[Stored data]

┌──

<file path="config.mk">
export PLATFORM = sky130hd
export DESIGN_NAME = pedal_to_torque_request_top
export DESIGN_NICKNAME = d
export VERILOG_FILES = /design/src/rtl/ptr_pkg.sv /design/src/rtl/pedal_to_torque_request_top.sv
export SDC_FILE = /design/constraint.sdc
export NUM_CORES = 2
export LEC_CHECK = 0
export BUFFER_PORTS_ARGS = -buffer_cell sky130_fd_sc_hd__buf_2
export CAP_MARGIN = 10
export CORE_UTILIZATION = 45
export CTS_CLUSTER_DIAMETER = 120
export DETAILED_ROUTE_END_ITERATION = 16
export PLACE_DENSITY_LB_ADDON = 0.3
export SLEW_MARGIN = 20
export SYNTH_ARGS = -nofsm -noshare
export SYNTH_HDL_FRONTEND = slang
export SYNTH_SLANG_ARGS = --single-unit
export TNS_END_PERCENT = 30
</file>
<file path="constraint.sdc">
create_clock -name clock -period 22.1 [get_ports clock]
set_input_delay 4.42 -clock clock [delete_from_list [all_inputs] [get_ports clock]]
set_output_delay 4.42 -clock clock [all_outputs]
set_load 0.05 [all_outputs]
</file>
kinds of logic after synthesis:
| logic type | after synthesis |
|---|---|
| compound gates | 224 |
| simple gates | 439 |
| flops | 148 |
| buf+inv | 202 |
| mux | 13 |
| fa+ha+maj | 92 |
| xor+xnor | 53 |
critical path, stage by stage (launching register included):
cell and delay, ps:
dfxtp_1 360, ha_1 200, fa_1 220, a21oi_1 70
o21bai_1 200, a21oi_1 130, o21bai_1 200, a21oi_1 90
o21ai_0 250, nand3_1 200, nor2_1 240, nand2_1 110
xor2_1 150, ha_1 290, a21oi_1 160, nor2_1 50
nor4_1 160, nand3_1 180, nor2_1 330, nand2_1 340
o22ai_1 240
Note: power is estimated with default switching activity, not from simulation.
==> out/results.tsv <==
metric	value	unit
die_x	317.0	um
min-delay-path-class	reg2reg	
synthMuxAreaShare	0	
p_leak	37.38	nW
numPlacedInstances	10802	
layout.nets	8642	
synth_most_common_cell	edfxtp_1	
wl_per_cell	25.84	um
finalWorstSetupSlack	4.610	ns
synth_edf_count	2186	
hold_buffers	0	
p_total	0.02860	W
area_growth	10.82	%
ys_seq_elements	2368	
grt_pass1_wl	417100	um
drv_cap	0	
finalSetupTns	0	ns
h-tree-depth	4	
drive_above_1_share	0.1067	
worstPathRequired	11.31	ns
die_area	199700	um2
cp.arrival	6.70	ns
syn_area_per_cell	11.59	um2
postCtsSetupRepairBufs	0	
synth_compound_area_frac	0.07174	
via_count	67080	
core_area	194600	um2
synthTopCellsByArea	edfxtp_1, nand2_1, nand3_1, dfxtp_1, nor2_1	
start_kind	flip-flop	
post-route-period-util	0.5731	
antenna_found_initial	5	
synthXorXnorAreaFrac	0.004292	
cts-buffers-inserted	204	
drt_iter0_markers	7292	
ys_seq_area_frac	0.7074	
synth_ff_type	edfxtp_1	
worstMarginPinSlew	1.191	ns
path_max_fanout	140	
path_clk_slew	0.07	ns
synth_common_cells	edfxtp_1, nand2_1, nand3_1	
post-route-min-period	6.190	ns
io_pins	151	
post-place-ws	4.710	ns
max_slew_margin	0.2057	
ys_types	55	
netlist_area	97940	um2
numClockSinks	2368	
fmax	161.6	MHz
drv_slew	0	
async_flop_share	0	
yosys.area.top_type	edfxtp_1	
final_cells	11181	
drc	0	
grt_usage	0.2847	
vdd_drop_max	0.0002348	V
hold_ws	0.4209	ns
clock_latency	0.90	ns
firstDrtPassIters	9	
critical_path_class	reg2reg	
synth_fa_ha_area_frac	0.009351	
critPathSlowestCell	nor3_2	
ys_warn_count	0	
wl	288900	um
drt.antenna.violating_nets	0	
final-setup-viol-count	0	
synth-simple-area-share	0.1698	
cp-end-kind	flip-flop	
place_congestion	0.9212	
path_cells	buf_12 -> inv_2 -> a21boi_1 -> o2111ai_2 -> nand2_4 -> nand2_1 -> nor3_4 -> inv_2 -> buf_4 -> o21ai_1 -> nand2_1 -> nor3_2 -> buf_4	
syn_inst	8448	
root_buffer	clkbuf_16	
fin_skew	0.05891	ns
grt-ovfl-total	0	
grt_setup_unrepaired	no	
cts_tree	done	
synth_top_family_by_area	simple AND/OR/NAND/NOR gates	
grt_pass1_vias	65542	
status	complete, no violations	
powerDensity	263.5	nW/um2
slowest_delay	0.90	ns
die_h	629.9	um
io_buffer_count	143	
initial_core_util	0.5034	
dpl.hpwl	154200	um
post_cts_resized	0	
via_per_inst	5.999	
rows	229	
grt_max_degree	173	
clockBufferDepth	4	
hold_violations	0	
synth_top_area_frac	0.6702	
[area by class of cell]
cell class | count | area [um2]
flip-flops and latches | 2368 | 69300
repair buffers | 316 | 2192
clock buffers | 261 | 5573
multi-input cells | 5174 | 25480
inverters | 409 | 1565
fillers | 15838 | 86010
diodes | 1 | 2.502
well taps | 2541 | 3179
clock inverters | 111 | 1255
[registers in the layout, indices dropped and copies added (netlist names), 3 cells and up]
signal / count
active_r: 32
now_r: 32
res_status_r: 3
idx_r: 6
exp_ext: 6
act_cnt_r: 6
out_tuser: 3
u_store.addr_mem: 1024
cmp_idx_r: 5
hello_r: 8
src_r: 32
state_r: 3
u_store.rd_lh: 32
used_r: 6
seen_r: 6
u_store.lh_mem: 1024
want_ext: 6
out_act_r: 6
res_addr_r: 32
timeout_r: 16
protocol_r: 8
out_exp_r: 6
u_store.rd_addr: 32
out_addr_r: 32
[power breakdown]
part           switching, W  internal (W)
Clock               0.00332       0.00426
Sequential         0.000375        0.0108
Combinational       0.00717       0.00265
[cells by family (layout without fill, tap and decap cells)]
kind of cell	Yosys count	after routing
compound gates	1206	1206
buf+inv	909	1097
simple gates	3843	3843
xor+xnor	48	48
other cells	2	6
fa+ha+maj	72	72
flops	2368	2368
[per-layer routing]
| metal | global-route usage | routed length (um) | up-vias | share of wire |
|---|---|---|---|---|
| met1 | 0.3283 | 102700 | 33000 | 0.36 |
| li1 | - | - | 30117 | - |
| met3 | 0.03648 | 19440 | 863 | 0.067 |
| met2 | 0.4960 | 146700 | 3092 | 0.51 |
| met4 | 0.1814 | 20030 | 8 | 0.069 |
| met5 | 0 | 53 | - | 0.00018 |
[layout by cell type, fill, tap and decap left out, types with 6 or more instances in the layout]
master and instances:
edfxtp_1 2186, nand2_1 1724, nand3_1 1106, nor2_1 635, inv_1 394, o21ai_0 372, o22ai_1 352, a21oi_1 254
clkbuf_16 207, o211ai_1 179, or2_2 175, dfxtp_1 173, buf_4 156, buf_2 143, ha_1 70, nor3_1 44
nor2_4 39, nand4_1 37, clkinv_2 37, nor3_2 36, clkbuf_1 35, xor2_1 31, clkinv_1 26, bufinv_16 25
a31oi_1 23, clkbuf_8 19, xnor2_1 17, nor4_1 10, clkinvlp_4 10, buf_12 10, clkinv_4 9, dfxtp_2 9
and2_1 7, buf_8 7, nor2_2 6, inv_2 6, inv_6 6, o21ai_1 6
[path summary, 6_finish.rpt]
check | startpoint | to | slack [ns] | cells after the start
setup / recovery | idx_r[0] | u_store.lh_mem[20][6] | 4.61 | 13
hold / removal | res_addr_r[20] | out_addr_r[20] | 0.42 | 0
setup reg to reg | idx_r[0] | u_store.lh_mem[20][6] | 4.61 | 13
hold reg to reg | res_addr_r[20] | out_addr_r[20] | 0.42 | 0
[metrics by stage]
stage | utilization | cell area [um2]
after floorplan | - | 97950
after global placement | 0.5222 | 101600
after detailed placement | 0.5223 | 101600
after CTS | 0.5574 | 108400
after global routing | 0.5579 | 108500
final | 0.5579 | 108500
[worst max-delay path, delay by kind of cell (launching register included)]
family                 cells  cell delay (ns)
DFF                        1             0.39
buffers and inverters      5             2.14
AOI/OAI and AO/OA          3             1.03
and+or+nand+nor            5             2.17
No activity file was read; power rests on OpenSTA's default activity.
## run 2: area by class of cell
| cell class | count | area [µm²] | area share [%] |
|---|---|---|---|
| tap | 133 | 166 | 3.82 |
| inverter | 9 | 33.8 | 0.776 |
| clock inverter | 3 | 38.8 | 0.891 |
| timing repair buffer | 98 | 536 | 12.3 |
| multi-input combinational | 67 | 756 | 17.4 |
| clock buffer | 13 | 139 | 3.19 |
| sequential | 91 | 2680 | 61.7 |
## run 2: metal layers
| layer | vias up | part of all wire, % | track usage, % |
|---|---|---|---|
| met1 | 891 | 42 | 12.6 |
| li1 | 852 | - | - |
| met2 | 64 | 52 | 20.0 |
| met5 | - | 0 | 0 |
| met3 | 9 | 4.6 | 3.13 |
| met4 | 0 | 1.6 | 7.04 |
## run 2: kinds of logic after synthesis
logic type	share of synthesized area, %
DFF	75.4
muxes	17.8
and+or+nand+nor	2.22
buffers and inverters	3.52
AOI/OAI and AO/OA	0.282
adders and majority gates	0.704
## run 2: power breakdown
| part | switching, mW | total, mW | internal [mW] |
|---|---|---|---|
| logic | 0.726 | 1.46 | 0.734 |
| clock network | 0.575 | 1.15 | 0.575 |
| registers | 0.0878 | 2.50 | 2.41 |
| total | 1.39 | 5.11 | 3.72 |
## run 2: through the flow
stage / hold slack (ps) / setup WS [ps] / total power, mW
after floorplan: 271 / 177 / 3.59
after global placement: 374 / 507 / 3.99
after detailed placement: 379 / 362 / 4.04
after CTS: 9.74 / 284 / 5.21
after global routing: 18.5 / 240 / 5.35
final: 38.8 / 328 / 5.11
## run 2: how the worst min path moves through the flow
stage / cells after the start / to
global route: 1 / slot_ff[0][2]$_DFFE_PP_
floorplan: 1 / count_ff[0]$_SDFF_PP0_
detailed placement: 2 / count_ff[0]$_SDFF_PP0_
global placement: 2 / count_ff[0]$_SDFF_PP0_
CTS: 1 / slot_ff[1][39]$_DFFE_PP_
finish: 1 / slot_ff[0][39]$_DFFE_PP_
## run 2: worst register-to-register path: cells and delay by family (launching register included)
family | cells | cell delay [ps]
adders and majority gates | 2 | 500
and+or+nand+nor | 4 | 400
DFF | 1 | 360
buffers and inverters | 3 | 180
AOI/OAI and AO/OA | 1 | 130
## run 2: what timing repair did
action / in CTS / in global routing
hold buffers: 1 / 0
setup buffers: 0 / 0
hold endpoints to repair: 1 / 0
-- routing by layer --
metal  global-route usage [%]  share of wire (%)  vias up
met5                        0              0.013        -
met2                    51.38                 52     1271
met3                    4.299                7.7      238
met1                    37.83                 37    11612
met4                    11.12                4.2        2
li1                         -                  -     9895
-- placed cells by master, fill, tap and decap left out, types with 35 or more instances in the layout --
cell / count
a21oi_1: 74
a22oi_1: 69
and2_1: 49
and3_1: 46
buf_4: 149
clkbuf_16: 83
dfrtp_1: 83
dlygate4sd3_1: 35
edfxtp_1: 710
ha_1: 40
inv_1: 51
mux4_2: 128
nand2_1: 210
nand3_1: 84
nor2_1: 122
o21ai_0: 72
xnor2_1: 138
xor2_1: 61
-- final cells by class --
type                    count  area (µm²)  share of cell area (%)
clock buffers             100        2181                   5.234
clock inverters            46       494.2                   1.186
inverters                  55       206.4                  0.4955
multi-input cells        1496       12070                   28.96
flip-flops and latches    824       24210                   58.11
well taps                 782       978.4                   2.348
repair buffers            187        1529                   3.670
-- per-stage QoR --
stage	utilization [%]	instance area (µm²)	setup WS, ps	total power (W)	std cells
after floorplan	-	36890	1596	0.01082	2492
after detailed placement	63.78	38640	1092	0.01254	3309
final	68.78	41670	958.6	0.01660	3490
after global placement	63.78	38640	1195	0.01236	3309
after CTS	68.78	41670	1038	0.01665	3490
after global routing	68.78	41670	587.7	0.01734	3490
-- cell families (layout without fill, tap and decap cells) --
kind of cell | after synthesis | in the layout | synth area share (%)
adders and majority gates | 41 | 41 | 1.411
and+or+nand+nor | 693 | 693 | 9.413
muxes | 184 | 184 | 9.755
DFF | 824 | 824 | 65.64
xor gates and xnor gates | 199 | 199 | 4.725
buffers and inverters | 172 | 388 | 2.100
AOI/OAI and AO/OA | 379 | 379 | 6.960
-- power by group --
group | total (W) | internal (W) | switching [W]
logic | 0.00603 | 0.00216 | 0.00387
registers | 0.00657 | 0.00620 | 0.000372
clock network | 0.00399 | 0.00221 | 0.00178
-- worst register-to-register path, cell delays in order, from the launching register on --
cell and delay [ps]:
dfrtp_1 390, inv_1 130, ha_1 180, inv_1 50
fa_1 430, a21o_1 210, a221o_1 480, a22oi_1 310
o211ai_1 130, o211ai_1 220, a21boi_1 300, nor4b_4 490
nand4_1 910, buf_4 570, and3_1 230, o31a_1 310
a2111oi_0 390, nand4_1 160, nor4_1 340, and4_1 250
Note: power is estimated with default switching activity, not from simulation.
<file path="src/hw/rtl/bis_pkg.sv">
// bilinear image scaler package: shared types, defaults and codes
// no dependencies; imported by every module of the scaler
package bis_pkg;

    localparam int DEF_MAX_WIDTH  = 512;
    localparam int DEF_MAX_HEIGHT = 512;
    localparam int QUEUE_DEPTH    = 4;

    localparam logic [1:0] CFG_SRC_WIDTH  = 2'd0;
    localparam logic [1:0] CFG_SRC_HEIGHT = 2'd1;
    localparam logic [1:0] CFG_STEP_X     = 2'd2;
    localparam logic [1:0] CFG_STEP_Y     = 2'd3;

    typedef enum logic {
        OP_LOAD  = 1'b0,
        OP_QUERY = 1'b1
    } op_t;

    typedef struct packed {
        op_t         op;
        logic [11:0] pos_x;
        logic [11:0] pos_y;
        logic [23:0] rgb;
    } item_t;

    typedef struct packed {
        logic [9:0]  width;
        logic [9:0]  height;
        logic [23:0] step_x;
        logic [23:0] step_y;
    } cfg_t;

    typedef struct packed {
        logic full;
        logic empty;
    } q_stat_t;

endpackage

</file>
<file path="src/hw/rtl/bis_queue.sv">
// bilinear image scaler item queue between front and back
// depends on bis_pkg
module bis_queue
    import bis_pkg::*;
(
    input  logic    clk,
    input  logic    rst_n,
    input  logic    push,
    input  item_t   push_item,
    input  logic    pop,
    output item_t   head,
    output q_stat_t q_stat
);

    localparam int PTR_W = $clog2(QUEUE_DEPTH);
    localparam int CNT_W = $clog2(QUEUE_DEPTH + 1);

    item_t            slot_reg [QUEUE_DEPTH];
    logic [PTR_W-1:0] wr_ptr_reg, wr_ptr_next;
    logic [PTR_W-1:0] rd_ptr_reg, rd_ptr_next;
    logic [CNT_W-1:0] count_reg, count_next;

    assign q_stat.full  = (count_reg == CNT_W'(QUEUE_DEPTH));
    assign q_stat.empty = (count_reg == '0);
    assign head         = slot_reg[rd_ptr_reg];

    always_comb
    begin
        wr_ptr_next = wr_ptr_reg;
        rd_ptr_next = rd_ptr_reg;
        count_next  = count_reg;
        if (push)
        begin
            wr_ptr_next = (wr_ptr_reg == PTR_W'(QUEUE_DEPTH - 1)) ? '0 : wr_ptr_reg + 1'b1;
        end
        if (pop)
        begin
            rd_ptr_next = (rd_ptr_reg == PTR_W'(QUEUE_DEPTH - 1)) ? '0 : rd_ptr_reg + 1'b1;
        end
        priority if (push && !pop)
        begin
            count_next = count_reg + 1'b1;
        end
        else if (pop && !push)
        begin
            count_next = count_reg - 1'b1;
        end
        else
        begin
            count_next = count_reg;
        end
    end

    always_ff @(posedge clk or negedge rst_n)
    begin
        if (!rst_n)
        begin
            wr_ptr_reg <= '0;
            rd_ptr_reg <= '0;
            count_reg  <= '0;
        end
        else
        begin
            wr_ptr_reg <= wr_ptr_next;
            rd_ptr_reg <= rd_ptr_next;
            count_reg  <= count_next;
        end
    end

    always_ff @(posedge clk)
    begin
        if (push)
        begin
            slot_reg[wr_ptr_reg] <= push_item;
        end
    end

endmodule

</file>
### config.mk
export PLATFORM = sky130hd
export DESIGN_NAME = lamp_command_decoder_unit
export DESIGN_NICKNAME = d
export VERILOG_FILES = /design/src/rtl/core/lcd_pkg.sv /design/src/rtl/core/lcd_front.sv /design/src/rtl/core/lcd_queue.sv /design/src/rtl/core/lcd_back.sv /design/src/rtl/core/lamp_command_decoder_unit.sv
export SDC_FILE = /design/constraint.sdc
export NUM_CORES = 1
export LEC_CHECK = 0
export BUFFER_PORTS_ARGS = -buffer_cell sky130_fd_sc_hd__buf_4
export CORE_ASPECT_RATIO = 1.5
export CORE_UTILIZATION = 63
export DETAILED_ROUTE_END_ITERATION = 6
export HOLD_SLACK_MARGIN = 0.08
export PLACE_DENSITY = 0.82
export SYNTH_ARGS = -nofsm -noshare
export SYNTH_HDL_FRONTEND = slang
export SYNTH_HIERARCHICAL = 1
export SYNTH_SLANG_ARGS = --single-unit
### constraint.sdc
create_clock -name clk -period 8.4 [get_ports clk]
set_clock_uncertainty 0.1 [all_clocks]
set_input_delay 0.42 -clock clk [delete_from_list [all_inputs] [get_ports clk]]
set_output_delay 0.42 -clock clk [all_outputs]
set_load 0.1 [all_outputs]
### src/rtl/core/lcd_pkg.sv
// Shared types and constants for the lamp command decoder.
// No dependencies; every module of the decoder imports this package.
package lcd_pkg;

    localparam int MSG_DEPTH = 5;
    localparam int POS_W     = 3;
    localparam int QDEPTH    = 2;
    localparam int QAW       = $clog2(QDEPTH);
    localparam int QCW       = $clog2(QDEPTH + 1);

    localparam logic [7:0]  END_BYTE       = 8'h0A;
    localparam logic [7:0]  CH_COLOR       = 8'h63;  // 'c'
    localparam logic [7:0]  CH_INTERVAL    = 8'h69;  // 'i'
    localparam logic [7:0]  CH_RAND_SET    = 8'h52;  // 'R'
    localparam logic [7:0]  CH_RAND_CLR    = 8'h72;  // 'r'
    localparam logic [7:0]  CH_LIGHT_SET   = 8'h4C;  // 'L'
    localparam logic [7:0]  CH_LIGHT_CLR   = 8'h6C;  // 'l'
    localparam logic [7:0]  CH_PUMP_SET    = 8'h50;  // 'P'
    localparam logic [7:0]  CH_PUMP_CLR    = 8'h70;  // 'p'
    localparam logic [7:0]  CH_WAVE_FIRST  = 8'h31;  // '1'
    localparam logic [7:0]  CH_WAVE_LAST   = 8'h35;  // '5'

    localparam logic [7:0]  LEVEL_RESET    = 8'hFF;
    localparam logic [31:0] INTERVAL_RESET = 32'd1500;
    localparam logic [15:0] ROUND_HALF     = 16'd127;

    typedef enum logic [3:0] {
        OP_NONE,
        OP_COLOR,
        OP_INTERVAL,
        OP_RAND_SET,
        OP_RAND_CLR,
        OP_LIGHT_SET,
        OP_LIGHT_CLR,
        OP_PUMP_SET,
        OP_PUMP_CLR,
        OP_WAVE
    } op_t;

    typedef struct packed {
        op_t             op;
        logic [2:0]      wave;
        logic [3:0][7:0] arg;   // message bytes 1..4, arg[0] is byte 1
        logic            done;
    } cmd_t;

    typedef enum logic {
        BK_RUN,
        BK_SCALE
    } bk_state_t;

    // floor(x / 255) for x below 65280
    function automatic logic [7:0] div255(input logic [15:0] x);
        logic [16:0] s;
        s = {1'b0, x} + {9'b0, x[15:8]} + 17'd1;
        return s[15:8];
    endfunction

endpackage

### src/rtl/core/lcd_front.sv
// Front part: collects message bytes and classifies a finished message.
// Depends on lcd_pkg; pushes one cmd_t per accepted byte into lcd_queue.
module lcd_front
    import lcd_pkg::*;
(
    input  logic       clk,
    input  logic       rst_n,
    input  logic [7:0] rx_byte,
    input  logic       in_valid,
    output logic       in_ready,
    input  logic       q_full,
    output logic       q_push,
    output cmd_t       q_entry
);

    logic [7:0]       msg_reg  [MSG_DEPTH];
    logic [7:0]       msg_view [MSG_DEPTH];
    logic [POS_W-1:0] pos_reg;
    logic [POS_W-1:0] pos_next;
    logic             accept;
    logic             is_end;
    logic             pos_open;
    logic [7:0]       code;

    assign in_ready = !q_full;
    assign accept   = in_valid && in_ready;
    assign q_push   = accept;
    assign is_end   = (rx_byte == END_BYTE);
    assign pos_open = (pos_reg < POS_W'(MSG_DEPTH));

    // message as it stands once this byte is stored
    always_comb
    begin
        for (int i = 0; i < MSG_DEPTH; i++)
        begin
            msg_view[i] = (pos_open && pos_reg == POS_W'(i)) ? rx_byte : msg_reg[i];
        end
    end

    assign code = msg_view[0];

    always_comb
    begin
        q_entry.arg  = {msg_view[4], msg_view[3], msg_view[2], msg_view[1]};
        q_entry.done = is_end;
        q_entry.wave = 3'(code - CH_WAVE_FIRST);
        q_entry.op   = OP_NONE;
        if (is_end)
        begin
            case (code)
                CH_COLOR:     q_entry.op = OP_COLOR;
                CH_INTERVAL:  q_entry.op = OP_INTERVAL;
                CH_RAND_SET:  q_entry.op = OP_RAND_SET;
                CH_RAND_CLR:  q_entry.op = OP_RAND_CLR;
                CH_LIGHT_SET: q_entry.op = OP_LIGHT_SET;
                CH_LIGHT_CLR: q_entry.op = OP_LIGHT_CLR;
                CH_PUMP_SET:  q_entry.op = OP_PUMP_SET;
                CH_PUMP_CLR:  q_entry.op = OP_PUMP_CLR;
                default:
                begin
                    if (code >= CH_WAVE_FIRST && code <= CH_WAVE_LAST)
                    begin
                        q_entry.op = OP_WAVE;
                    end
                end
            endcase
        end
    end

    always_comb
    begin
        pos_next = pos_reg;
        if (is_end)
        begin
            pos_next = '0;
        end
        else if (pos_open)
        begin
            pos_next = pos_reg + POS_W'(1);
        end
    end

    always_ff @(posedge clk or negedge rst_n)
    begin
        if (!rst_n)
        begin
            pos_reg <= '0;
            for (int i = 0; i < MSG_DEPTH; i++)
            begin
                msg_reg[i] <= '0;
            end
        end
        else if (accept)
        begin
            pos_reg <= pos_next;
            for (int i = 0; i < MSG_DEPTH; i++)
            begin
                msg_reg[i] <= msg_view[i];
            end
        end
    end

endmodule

└──

## YOUR ASSIGNMENT
Each line above that carries the string "multi" has to be returned.

## TASK RESPONSE
multi-input cells | 5174 | 25480
| multi-input combinational | 67 | 756 | 17.4 |
multi-input cells        1496       12070                   28.96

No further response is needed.